[Exercise requirements]
Return, word for word, the lines of the listing below from the one with "the top code" through the one with "carry |-> ((!countDown", and no other lines.

□ □ □ □ □

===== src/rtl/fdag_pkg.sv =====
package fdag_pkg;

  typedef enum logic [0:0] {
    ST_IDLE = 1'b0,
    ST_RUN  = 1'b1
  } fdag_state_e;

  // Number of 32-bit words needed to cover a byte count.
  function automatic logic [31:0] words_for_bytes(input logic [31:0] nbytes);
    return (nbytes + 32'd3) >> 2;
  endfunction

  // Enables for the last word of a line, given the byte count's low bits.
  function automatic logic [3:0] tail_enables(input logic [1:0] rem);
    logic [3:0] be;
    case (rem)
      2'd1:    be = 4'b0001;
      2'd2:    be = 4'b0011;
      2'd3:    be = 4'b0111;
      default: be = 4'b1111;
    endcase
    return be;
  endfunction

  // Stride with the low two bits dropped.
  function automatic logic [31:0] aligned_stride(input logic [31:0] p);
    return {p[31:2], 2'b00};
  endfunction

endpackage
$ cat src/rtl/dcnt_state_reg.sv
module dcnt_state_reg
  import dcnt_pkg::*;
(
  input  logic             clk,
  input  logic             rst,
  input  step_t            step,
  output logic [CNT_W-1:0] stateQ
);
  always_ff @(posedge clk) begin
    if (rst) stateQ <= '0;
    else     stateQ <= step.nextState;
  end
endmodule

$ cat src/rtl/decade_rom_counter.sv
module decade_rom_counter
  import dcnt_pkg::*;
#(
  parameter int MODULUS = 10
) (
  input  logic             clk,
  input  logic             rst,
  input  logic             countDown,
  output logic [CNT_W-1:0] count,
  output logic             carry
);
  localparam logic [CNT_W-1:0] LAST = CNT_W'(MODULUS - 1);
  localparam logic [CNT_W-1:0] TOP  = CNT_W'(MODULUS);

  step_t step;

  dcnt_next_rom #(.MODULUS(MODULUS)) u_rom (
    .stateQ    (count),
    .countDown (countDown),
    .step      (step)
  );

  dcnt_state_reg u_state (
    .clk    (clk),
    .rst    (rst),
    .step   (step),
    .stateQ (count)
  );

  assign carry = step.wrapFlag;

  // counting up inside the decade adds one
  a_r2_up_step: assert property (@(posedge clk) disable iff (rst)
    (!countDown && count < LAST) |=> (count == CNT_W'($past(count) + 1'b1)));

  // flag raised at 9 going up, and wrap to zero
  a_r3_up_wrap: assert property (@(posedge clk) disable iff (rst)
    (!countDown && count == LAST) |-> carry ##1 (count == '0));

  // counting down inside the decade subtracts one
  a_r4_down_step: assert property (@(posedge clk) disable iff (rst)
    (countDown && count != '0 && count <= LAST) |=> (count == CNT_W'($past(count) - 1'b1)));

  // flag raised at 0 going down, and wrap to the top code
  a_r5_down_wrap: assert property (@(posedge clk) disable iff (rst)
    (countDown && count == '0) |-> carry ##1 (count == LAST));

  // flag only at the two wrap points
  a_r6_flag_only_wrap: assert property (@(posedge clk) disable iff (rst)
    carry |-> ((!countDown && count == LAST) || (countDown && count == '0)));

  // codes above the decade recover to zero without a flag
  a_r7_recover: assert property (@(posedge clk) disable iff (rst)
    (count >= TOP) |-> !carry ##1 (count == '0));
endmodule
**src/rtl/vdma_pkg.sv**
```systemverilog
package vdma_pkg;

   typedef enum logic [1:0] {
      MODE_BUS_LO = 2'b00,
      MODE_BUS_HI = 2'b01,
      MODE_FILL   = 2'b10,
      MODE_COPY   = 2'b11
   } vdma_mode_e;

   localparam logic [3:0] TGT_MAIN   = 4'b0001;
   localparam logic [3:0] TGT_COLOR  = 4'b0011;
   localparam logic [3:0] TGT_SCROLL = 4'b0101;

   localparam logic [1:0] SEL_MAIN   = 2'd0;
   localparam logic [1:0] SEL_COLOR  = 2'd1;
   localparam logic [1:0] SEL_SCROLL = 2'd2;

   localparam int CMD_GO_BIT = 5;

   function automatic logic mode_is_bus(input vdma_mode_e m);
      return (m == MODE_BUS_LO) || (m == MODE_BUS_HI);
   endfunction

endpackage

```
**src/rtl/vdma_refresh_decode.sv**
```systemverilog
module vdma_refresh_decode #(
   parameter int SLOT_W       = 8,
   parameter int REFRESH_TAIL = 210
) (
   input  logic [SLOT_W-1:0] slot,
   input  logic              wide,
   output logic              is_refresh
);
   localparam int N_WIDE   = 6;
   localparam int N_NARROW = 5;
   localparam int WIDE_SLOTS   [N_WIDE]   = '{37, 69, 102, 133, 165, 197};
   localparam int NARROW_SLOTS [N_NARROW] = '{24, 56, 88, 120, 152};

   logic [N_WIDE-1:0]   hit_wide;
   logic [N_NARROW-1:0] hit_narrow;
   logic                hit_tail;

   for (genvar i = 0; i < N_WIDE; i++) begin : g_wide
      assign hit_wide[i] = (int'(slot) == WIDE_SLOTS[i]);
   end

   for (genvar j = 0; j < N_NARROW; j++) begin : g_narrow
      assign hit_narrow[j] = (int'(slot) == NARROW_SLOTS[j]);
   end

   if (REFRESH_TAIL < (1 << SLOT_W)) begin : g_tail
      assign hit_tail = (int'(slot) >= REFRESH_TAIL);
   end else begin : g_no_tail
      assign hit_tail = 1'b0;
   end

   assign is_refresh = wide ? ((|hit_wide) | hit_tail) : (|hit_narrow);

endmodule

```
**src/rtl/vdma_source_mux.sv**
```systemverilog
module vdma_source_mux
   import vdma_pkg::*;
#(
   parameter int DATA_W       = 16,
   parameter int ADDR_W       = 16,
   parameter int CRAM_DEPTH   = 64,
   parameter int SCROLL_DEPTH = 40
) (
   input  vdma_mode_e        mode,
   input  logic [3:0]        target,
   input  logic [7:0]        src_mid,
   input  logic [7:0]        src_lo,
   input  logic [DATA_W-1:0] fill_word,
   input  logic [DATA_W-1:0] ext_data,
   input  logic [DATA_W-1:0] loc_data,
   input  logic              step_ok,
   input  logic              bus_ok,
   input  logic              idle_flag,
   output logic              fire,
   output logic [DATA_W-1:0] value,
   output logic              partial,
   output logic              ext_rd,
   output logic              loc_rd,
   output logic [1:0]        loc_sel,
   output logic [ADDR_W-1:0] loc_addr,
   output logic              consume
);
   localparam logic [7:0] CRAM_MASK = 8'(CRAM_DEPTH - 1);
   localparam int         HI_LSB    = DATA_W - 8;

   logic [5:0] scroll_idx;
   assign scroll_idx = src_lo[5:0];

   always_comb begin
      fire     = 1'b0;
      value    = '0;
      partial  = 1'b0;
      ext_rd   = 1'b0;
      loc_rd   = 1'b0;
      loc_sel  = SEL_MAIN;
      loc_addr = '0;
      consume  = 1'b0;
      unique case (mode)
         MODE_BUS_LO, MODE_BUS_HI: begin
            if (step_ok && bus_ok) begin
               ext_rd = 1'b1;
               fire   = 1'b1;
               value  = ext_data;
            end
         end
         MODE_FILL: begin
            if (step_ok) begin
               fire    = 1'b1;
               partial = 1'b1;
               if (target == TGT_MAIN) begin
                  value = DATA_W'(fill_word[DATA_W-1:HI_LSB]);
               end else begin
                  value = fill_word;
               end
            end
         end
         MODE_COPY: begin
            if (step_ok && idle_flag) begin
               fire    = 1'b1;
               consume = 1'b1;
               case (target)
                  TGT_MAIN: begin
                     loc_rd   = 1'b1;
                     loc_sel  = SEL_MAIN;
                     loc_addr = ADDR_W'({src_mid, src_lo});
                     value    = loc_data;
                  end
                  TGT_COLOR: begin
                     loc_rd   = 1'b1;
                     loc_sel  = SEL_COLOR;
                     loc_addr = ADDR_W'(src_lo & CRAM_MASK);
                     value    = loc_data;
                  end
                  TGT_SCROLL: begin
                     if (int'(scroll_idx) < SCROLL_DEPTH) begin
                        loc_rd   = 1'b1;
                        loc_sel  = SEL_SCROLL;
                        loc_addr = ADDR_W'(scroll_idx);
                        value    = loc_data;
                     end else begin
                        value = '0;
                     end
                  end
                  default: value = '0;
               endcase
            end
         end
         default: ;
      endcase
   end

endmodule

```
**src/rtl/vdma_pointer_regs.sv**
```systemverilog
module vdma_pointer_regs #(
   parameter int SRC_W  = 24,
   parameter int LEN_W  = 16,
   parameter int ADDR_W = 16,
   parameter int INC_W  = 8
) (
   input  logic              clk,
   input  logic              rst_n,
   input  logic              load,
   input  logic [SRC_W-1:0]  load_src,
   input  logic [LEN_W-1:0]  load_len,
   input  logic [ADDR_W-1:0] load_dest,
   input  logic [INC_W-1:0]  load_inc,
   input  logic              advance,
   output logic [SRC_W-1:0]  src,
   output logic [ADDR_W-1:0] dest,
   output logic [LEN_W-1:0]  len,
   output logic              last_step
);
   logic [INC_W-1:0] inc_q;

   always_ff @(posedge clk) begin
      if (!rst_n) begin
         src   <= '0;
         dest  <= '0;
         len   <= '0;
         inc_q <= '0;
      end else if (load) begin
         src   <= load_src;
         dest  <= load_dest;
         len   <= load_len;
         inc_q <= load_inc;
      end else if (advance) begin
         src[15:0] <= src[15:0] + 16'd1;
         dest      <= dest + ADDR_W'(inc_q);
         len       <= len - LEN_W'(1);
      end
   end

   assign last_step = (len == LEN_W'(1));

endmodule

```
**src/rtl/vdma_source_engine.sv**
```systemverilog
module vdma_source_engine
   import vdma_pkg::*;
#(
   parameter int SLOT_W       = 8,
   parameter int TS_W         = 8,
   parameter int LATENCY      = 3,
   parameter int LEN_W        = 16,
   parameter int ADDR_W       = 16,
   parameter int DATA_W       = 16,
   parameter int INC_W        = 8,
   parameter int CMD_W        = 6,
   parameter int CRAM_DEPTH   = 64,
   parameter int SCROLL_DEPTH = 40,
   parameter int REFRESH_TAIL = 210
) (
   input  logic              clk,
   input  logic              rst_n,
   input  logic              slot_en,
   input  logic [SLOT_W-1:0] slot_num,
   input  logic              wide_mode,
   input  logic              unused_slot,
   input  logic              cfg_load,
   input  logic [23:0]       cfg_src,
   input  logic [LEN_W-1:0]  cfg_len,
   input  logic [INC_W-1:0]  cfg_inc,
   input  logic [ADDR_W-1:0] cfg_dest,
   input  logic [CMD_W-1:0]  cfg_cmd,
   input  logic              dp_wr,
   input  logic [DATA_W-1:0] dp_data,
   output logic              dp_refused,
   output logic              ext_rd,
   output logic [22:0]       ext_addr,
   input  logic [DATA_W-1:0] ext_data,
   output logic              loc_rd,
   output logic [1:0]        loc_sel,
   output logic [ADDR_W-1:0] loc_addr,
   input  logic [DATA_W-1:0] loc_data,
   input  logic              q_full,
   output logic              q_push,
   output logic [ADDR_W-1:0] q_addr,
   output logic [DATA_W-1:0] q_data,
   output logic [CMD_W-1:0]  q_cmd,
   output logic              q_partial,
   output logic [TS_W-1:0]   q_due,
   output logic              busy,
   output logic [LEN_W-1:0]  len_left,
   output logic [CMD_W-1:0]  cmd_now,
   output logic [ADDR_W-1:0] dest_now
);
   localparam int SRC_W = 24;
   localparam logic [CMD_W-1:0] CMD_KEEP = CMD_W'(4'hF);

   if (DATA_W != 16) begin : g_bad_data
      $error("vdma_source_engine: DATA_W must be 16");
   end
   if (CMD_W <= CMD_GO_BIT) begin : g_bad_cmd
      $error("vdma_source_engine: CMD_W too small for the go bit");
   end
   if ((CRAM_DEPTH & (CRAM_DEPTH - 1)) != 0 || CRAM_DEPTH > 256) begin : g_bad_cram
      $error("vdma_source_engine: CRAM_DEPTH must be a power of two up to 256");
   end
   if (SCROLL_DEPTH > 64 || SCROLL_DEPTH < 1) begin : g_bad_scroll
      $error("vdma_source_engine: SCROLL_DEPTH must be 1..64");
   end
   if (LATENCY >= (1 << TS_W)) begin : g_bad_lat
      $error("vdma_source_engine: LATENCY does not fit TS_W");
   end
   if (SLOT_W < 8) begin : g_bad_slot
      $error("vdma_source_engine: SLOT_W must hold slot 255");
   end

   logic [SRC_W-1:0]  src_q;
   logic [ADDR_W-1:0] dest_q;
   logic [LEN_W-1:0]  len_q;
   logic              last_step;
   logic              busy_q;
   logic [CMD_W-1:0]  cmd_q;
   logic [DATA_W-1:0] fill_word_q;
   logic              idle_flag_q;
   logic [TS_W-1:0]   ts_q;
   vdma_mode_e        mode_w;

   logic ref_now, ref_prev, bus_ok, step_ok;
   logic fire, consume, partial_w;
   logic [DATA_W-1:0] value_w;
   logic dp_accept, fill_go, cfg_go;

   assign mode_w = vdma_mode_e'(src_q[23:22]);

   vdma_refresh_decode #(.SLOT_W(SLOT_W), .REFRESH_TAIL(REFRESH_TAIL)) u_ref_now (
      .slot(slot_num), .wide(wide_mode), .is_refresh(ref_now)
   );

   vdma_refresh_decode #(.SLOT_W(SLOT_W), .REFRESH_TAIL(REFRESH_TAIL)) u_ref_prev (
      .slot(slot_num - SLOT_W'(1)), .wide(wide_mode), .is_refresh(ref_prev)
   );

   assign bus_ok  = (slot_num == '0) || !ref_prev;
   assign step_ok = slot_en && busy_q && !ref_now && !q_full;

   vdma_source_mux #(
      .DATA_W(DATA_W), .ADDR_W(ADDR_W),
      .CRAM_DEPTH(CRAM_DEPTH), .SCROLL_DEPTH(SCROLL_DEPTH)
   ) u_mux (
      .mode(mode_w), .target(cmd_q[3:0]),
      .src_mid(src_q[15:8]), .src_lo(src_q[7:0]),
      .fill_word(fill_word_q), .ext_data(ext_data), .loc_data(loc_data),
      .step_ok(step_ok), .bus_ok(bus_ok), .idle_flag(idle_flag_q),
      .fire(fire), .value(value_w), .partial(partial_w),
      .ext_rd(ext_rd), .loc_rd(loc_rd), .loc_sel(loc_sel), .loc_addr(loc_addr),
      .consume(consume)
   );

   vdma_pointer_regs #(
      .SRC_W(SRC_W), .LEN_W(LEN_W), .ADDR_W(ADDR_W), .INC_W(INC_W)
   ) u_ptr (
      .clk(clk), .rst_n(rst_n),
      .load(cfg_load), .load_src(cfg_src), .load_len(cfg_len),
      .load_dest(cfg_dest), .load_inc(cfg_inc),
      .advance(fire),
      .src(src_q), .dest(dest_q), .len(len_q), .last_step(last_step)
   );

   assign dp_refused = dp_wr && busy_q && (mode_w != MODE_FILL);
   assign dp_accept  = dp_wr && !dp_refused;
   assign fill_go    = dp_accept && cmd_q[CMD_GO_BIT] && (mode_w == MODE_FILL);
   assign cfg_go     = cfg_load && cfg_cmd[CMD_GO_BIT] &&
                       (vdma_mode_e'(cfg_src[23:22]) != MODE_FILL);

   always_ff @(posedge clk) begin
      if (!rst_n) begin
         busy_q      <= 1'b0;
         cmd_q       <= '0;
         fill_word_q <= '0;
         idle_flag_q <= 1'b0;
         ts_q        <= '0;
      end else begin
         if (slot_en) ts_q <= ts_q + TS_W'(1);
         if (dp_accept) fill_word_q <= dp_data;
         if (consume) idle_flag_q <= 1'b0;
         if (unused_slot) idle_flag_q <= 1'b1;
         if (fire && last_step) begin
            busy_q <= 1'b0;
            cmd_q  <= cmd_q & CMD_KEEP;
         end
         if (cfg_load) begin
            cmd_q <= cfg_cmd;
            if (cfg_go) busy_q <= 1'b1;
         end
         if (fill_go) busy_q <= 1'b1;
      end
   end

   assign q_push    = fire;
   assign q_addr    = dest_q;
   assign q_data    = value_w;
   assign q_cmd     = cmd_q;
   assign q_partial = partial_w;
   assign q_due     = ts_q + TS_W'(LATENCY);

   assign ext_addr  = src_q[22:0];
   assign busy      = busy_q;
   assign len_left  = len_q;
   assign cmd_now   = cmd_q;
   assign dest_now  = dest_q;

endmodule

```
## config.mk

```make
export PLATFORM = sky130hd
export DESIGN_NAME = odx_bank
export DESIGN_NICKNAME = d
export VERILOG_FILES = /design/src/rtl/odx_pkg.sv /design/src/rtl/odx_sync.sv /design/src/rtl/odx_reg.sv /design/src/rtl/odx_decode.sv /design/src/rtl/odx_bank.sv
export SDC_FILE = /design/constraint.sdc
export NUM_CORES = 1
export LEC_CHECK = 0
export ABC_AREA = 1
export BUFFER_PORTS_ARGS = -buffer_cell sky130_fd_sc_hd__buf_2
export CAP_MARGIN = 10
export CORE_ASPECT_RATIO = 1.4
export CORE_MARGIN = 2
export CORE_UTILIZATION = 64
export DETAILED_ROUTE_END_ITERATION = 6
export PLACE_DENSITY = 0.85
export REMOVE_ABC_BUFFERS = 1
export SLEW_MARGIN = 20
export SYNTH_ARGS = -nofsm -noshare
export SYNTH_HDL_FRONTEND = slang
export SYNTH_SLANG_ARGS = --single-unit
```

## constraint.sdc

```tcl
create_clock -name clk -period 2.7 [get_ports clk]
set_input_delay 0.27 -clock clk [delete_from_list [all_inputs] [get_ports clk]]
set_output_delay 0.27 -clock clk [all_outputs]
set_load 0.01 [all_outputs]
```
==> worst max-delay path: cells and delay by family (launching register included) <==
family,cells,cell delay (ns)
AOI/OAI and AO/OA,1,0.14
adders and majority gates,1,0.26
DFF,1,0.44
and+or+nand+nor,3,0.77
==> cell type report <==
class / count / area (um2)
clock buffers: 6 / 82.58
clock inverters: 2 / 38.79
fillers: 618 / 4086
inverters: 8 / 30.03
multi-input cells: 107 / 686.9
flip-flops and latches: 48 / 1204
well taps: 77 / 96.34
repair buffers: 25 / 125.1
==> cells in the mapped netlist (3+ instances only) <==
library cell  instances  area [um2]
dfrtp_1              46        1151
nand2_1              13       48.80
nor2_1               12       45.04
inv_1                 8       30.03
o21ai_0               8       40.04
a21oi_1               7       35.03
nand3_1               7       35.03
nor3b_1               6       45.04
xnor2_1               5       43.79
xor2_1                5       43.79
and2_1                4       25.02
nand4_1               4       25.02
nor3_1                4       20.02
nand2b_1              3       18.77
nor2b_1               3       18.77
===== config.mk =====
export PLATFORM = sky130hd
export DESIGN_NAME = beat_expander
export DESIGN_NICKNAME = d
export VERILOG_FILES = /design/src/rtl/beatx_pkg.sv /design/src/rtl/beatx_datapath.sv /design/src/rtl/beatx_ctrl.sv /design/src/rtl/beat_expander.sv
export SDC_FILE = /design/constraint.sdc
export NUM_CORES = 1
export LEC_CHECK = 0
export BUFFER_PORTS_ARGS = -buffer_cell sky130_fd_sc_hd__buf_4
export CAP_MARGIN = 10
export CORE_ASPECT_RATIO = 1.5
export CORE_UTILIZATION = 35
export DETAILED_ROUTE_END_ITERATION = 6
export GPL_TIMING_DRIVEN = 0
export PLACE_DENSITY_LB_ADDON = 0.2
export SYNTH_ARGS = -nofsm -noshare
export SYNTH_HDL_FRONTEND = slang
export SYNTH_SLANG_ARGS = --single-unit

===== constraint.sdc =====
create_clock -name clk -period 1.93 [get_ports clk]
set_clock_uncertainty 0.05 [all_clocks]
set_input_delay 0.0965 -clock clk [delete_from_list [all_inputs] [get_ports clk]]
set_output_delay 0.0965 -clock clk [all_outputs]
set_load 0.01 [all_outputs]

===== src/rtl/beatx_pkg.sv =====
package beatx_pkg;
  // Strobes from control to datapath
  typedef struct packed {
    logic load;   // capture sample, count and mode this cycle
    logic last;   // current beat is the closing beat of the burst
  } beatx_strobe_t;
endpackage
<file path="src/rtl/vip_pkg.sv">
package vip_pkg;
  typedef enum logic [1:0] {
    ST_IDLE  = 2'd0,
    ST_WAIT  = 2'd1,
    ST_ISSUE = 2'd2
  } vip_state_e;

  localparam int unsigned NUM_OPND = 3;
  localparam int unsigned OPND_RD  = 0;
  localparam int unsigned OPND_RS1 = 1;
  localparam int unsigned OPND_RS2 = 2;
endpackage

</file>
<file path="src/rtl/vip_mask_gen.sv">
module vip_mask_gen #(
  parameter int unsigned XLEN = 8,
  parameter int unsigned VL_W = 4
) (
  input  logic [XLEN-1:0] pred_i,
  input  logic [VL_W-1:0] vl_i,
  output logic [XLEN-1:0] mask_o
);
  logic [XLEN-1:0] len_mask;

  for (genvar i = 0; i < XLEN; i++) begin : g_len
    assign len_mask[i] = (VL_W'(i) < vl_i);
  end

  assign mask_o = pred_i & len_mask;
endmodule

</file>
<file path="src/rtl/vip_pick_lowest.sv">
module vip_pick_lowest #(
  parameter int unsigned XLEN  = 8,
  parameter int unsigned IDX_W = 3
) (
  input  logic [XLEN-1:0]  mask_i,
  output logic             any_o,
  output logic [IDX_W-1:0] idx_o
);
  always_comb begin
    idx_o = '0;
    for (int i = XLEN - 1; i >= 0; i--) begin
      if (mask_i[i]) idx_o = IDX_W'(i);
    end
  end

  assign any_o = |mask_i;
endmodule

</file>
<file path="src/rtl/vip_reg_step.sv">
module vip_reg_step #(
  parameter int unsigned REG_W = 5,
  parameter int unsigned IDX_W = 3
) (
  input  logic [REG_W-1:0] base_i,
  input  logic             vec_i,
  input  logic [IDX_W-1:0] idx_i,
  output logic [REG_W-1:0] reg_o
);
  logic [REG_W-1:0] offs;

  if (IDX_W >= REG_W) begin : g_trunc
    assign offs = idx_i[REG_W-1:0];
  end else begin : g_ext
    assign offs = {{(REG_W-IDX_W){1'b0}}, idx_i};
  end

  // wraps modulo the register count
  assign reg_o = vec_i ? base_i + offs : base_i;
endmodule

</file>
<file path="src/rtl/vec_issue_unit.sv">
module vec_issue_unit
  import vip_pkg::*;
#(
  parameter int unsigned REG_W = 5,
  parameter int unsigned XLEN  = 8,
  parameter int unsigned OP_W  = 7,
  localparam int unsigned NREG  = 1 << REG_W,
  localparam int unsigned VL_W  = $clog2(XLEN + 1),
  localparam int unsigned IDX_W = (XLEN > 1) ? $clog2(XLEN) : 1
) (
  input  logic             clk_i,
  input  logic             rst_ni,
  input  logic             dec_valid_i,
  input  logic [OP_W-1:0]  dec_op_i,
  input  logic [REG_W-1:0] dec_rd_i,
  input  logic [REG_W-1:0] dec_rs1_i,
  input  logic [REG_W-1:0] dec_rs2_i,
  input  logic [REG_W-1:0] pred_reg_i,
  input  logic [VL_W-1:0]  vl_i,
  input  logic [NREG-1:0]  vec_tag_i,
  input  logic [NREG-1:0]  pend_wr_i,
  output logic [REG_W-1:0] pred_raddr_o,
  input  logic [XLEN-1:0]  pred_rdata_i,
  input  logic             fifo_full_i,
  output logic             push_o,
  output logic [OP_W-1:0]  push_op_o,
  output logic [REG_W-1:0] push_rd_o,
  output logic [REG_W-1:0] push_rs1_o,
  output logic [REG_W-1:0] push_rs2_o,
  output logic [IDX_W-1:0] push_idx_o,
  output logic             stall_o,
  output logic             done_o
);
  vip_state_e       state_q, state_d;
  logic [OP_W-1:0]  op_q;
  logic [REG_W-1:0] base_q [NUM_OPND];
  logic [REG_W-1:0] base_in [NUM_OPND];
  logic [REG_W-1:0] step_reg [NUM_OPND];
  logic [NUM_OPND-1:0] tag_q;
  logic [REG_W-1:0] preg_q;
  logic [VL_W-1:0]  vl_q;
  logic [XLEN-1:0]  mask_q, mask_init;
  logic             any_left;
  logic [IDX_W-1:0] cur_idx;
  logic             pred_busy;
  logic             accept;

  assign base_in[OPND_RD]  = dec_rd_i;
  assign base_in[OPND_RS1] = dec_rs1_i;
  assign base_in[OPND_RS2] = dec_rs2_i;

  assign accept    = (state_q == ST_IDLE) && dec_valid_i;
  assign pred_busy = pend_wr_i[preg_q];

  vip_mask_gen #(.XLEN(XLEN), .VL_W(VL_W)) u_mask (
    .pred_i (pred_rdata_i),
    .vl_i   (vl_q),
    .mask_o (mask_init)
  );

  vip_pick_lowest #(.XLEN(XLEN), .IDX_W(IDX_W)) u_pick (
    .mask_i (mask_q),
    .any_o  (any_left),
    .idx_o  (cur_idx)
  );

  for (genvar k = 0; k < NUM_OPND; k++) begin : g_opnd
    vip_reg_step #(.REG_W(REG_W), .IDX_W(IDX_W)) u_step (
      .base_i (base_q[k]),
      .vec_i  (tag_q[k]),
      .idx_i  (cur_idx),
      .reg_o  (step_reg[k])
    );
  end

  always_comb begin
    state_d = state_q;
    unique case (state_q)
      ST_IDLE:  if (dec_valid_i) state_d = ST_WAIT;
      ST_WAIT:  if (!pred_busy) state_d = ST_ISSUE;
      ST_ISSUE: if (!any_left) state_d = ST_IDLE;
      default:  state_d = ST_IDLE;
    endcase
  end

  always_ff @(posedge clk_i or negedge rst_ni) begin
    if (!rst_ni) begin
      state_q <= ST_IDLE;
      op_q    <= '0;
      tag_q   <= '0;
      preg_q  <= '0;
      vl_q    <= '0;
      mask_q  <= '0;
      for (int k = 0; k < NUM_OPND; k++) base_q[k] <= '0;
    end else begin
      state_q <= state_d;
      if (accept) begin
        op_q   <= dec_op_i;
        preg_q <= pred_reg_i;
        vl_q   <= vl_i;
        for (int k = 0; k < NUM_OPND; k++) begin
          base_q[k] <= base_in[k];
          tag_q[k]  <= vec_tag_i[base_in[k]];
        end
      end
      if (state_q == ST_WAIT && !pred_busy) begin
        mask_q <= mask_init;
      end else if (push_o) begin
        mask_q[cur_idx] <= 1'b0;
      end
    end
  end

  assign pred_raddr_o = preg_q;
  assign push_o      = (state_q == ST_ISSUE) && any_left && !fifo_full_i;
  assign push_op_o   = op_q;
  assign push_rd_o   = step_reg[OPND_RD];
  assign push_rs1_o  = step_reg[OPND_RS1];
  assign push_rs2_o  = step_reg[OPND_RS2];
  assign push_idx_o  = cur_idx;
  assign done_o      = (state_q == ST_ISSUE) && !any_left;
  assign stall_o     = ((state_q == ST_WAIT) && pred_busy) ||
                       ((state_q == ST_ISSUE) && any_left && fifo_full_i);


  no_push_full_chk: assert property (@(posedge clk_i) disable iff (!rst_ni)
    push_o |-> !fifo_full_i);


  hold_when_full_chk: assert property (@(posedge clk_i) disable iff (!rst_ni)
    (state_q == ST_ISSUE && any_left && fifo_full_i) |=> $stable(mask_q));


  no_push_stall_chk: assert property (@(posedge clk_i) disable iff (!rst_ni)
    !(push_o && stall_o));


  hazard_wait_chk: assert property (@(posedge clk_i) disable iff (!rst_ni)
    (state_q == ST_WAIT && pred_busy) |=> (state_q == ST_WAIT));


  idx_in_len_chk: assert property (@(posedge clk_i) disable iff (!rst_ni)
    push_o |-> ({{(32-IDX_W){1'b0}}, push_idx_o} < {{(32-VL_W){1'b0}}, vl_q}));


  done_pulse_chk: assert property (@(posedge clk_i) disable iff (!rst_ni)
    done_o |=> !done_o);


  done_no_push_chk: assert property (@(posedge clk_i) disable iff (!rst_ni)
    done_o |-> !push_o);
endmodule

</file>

□ □ □ □ □

[Result of this task]
  // flag raised at 0 going down, and wrap to the top code
  a_r5_down_wrap: assert property (@(posedge clk) disable iff (rst)
    (countDown && count == '0) |-> carry ##1 (count == LAST));

  // flag only at the two wrap points
  a_r6_flag_only_wrap: assert property (@(posedge clk) disable iff (rst)
    carry |-> ((!countDown && count == LAST) || (countDown && count == '0)));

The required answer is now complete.